All in all, a good weekend (and I had at least those two comments to write in my notes!)
Got what I think is a great definition of the trinity from him (I must have heard it before, but it sounded particularly helpful this time - his talk, even though I’d heard it before, was so much more convincing now that I’ve read around the subject) - “God is Father, Son, and Spirit loving each other.”
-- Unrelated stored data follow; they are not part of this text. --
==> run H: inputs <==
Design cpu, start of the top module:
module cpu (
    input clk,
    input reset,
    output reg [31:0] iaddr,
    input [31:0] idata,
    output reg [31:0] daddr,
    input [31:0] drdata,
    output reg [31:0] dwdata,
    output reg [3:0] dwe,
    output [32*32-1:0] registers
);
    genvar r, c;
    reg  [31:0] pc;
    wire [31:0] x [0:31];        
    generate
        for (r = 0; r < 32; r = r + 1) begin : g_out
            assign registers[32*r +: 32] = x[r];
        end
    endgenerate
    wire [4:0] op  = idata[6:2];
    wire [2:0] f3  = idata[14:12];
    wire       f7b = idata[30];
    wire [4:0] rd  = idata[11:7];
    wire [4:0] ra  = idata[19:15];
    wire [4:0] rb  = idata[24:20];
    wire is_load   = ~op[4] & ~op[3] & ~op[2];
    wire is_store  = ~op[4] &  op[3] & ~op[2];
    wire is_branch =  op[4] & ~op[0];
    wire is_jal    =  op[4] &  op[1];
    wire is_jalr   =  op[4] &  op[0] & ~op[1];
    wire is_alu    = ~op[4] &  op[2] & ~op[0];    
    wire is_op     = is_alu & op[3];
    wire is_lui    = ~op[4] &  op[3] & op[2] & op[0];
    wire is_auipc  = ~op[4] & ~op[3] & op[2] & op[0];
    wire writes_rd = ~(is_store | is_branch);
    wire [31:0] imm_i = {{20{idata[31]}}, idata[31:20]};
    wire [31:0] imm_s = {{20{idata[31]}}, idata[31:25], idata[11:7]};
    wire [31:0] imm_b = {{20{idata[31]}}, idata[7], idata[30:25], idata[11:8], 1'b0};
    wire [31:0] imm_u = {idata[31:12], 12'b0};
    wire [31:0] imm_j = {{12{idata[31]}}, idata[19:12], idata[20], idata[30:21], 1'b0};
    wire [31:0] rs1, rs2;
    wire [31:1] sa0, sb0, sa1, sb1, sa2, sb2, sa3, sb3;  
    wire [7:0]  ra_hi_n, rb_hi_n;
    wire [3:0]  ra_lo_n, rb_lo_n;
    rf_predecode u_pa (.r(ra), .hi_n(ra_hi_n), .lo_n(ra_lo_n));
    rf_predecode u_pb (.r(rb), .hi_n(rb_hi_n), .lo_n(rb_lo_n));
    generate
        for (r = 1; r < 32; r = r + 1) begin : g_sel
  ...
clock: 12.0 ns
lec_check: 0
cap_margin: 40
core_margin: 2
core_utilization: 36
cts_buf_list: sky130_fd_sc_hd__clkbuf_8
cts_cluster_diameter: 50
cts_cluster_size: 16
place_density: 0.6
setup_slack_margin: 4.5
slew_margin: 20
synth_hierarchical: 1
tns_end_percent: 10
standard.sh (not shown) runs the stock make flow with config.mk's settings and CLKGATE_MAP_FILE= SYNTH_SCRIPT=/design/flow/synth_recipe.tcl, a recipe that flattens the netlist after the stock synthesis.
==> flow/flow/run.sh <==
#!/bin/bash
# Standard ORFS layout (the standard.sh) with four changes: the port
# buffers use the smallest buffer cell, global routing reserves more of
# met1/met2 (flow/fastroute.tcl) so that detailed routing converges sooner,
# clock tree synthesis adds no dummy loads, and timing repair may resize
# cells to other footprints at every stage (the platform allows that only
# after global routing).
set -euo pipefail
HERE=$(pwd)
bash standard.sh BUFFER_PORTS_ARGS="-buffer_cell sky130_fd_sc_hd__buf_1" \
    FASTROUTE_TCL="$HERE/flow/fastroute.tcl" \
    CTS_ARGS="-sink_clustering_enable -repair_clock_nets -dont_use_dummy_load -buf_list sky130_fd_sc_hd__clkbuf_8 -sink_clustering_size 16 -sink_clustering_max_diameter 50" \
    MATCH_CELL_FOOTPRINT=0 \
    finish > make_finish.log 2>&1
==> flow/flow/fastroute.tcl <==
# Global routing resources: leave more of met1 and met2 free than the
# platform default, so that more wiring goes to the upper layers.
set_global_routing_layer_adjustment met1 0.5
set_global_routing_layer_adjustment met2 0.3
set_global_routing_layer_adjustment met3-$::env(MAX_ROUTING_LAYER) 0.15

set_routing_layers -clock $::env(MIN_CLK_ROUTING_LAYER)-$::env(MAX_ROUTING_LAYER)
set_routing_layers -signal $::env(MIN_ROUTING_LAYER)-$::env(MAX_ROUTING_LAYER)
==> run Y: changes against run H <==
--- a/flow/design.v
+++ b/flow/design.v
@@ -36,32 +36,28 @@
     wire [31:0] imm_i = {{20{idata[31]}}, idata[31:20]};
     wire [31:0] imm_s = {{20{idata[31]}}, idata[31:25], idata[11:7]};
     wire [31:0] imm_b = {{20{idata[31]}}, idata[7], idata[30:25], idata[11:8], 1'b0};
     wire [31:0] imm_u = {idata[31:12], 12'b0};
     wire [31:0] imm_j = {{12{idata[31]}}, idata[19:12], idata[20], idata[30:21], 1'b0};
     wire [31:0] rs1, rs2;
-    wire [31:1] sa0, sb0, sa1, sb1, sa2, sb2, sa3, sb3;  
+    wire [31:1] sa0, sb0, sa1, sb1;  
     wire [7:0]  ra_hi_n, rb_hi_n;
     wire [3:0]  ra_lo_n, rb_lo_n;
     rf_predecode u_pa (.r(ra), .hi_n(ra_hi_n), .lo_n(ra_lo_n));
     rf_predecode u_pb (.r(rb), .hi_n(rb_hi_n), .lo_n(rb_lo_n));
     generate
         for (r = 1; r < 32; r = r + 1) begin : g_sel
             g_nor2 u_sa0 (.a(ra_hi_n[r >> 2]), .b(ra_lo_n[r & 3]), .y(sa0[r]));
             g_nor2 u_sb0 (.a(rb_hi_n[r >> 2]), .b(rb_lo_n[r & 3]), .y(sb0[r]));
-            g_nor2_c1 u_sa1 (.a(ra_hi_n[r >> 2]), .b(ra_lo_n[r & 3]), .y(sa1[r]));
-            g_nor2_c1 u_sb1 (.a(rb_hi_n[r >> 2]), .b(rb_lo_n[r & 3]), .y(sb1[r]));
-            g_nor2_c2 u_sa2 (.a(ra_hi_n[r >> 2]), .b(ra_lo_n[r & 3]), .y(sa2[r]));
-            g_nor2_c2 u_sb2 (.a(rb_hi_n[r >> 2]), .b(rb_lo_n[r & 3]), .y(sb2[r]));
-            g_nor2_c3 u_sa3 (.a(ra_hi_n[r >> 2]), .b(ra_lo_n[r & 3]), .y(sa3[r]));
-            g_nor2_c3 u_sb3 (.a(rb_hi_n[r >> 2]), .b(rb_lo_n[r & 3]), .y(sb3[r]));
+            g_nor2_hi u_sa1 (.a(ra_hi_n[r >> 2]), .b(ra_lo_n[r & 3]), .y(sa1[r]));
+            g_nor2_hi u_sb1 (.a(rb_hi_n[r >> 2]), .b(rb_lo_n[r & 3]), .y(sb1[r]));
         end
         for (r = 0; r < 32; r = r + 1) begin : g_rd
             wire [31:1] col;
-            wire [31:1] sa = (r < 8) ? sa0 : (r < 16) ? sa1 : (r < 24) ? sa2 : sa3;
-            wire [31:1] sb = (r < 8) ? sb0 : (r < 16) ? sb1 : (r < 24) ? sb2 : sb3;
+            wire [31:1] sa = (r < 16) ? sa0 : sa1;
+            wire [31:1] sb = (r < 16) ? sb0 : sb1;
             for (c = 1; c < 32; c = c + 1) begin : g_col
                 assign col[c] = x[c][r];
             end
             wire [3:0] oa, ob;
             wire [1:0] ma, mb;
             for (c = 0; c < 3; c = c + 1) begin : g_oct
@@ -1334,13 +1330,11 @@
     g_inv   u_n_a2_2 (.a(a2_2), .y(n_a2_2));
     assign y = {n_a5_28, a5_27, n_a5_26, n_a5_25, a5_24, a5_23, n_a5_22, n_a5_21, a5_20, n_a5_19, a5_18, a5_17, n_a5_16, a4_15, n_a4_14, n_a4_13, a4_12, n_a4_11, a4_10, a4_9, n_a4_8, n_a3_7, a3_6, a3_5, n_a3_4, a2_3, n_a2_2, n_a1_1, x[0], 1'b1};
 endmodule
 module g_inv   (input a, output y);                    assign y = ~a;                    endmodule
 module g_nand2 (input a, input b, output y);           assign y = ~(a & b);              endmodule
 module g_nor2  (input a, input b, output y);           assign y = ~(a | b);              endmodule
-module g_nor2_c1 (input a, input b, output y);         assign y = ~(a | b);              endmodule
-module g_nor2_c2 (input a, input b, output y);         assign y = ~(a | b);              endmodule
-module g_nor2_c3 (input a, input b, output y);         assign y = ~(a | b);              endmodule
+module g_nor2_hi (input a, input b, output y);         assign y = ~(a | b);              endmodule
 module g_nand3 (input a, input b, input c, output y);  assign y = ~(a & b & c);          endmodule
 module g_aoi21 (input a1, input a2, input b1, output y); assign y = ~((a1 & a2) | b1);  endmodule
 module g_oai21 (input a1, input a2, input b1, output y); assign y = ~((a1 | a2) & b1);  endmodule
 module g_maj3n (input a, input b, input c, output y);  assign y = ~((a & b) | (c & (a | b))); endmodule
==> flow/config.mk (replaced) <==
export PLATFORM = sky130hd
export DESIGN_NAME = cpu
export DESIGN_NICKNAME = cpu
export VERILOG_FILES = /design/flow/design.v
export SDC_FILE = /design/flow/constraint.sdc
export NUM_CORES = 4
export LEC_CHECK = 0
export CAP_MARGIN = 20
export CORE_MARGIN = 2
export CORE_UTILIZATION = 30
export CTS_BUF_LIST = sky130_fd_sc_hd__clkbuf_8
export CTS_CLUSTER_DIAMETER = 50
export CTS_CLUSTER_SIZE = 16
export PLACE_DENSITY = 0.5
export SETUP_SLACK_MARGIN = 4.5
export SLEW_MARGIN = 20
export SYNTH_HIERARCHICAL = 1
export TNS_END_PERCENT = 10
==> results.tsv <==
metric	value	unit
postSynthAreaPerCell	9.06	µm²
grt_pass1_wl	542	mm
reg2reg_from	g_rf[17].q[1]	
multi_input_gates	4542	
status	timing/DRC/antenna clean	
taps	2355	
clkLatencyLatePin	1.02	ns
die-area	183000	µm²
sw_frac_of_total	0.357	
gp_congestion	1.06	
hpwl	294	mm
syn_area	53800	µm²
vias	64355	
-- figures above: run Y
While there may be more to the unity than this, this - properly understood in terms of the nature of personhood (ie that persons cannot exist in a vacuum but require relationship to exist or have any kind of identity) and of God (ie that He is even more personal than the rest of us) is actually a very intense and profound unity. I guess because we’re so individualistic and suchlike in our culture, we don’t really understand the unity that exists between human persons in relationship (e.g. in Marriage we become one flesh - which the Bible uses as a key analogy to the trinity, probably in Gen 1:27 but definitely in 1 Cor 11:3; in the church we are called to become one as Jesus is one with the Father, John 17:21) - basically, that unity in someone who has that person-ness even greater than us must be even greater than any unity that we have, even though we degrade our own unity.
So, yeah, Eastern orthodoxy rocks on the trinity. They get a lot of other stuff wrong, mind. It’s just such a shame that evangelicalism has adopted so much the western doctrine of the trinity, although I suppose it was inevitable geographically.